WORK TO BE COMPLETED: Give the lines below again exactly, starting with the line that holds "pair | 0.30 ns |" and going on through the line that holds "Util | 0.658 |".

INPUT DATA:
★ ★ ★ ★ ★ ★ ★

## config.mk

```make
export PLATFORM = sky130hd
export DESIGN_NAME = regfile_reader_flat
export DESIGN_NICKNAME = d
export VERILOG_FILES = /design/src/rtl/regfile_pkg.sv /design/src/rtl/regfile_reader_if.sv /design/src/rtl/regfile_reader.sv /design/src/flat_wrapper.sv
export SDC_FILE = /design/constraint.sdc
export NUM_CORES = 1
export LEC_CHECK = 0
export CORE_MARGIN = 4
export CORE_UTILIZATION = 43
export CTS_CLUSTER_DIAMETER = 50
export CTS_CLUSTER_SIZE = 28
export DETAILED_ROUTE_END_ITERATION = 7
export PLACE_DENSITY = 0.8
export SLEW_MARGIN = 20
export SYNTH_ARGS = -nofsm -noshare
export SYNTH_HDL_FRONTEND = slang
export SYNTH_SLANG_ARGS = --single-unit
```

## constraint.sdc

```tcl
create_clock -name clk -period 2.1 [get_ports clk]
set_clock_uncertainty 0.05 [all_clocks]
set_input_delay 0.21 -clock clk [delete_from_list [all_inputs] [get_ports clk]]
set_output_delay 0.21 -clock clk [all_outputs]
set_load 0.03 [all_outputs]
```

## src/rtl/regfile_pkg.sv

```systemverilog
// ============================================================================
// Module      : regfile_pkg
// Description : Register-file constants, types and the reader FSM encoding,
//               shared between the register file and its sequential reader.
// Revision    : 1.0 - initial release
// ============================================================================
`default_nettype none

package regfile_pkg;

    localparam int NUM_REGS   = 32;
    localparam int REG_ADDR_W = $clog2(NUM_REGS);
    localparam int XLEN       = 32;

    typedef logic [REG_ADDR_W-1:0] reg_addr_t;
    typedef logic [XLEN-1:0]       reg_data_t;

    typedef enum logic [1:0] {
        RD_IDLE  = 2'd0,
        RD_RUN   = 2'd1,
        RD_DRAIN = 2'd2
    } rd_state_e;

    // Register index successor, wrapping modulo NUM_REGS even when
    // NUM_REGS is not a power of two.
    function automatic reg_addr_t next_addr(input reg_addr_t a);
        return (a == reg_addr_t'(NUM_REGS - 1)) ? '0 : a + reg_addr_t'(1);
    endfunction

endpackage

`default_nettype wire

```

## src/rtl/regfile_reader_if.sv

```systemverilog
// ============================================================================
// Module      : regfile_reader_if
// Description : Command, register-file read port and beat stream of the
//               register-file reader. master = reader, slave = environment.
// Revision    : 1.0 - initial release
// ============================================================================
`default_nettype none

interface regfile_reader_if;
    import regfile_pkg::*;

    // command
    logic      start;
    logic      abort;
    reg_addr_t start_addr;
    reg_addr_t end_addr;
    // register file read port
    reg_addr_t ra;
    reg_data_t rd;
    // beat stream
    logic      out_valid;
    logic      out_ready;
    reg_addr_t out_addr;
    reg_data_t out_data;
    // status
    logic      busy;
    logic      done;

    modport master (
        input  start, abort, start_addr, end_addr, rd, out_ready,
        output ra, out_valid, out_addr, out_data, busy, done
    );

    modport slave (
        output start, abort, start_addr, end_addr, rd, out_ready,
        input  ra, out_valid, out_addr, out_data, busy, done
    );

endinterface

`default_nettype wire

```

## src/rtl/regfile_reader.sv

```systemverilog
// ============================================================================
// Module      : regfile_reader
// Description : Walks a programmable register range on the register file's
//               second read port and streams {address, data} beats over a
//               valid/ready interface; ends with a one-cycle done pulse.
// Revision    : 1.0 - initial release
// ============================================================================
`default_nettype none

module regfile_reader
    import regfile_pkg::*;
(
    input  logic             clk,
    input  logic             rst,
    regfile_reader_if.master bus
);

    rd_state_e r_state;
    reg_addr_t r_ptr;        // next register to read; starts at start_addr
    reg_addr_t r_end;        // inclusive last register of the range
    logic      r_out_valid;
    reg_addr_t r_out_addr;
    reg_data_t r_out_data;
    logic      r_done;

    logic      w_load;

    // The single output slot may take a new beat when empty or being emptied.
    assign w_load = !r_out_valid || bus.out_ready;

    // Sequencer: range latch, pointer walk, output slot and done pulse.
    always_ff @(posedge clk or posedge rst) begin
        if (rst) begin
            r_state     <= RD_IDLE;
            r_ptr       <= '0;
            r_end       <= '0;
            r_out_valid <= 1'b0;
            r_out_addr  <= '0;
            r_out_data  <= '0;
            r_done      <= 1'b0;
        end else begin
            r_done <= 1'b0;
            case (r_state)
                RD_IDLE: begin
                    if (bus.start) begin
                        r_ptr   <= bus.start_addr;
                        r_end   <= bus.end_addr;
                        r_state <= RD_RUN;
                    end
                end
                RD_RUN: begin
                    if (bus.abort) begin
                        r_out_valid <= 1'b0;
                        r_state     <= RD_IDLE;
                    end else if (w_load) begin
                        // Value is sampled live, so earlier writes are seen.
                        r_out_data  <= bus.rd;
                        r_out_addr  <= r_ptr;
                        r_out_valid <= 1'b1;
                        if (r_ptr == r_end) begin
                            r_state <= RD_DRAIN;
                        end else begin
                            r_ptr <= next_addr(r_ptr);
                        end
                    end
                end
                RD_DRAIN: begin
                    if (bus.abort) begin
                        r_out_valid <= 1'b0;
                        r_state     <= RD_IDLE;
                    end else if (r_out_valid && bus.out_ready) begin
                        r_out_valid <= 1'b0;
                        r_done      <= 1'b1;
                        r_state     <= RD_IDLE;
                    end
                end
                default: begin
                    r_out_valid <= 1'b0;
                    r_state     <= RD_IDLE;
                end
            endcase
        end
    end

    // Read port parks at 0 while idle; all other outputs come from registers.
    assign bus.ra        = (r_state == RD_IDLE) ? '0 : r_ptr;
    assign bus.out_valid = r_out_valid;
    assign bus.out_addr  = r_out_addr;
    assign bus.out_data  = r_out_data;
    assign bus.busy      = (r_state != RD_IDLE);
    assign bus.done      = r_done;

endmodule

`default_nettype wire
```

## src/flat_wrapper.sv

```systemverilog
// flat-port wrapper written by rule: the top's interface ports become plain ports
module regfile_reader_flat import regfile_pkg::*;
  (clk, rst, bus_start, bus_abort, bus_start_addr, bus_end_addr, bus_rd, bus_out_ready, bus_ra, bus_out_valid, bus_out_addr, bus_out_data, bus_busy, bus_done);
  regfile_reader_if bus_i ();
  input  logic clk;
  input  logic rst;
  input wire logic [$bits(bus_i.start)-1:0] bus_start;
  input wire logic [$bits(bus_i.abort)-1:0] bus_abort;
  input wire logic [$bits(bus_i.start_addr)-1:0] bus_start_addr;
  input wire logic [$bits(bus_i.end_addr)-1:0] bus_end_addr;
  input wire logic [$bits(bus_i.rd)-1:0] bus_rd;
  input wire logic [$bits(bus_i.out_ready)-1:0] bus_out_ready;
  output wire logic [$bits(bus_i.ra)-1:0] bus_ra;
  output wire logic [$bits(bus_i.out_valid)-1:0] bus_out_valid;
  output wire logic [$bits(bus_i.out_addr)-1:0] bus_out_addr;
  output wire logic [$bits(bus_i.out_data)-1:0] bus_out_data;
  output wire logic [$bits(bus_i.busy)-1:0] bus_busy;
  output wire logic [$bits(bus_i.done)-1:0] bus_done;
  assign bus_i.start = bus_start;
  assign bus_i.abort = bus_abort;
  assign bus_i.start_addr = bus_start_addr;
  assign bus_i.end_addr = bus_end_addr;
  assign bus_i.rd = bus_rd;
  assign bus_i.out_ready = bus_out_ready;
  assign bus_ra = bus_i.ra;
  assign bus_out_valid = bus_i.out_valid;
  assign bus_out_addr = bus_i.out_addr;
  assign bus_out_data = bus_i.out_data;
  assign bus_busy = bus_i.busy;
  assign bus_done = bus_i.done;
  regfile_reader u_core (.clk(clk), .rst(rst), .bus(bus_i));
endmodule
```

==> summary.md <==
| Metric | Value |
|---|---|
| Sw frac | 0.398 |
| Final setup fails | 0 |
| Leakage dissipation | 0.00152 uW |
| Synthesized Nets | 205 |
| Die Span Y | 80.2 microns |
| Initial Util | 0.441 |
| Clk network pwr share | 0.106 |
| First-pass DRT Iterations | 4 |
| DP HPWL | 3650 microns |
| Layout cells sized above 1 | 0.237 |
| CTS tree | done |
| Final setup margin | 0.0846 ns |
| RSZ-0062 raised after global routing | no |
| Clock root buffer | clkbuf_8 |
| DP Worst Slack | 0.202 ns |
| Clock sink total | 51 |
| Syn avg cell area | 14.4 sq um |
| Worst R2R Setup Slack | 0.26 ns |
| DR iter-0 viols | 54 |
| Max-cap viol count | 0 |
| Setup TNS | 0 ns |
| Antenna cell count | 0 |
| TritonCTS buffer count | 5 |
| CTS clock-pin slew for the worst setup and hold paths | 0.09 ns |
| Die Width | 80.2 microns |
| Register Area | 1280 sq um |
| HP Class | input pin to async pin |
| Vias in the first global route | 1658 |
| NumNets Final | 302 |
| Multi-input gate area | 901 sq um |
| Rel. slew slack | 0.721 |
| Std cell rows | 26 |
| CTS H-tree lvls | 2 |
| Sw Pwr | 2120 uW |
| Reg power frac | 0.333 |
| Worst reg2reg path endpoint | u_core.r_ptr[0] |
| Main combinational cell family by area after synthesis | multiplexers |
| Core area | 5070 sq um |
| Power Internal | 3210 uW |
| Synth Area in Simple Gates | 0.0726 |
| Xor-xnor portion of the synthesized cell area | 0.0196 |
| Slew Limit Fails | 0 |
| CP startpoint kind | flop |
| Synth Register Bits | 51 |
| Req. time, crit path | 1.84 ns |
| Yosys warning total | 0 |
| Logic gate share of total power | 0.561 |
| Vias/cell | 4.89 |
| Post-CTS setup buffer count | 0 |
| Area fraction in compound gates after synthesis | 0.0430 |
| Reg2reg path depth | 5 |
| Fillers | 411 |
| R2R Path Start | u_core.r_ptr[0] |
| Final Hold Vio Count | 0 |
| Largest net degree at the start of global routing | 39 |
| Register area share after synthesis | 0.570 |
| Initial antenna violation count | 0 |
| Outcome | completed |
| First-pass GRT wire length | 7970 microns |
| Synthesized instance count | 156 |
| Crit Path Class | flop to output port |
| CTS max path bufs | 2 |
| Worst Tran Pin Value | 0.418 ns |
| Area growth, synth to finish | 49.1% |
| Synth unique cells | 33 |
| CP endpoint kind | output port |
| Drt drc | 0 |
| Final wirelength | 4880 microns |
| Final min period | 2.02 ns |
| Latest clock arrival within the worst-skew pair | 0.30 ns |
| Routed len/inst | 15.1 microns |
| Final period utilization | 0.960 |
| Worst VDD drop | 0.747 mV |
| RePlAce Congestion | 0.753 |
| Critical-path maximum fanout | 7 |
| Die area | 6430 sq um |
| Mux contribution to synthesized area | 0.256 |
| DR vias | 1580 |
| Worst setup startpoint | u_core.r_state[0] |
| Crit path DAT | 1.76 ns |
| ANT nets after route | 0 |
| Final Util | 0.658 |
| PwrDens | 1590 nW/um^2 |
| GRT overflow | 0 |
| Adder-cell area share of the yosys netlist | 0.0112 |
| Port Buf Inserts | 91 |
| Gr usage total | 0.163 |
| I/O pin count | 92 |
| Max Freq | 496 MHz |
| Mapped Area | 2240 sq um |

★ ★ ★ ★ ★ ★ ★

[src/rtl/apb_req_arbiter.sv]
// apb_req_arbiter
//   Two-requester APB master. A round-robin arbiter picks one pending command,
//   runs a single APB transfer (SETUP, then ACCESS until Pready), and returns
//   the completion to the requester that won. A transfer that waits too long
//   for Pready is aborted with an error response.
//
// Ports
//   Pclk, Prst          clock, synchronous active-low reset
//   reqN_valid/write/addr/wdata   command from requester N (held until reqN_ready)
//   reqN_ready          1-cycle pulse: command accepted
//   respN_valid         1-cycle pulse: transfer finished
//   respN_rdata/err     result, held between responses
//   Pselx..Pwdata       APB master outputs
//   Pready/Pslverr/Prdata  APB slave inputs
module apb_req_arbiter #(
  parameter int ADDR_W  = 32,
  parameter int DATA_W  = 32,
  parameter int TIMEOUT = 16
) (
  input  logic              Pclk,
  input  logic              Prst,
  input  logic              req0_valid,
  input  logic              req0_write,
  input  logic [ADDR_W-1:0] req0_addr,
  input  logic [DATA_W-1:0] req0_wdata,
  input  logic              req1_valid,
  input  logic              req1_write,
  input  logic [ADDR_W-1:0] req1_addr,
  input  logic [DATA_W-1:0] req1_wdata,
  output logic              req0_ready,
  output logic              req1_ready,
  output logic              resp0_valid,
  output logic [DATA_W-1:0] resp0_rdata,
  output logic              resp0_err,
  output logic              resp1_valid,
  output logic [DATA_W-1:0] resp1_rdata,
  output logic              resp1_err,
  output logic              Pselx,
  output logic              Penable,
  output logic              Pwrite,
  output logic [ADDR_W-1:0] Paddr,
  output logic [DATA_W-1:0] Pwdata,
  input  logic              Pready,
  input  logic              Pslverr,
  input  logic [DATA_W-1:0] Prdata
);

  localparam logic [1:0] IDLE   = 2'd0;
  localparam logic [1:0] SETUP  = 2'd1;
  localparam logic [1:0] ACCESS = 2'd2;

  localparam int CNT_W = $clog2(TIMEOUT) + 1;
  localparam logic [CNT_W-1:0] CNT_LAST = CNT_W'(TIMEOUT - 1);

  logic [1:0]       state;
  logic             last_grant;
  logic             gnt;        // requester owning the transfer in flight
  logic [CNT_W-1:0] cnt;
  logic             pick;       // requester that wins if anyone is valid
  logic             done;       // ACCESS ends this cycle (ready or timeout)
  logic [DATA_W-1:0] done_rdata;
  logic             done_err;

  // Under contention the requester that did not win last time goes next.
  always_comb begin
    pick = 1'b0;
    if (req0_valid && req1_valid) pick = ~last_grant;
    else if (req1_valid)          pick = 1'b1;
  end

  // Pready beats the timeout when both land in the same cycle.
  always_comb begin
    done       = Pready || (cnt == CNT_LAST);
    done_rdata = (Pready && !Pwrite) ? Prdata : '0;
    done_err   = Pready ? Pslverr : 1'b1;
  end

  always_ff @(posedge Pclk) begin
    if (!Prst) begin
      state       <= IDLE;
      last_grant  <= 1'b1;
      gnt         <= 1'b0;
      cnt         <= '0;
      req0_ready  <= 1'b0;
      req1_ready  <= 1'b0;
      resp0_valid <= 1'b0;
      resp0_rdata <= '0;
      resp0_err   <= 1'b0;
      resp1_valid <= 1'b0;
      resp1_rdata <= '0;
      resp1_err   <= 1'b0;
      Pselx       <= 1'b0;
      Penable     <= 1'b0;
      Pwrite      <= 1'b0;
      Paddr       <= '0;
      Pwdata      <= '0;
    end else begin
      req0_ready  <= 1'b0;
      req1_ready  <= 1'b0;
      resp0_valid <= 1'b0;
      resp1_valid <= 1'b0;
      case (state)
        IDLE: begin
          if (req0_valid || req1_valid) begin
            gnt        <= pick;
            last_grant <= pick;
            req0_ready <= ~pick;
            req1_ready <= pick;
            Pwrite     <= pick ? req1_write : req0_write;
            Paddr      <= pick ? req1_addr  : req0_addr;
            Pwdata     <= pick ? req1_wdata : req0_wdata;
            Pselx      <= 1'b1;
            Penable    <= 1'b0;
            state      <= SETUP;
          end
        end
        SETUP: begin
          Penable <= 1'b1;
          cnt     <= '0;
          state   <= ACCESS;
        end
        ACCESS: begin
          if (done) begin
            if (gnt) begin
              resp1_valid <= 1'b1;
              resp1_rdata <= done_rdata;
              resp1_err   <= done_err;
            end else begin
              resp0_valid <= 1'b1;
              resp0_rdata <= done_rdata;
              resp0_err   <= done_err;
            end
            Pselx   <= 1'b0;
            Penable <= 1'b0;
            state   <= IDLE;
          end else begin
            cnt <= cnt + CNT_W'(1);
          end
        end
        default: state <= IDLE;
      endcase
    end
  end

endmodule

★ ★ ★ ★ ★ ★ ★

ANSWER TO THE EXERCISE:
| Latest clock arrival within the worst-skew pair | 0.30 ns |
| Routed len/inst | 15.1 microns |
| Final period utilization | 0.960 |
| Worst VDD drop | 0.747 mV |
| RePlAce Congestion | 0.753 |
| Critical-path maximum fanout | 7 |
| Die area | 6430 sq um |
| Mux contribution to synthesized area | 0.256 |
| DR vias | 1580 |
| Worst setup startpoint | u_core.r_state[0] |
| Crit path DAT | 1.76 ns |
| ANT nets after route | 0 |
| Final Util | 0.658 |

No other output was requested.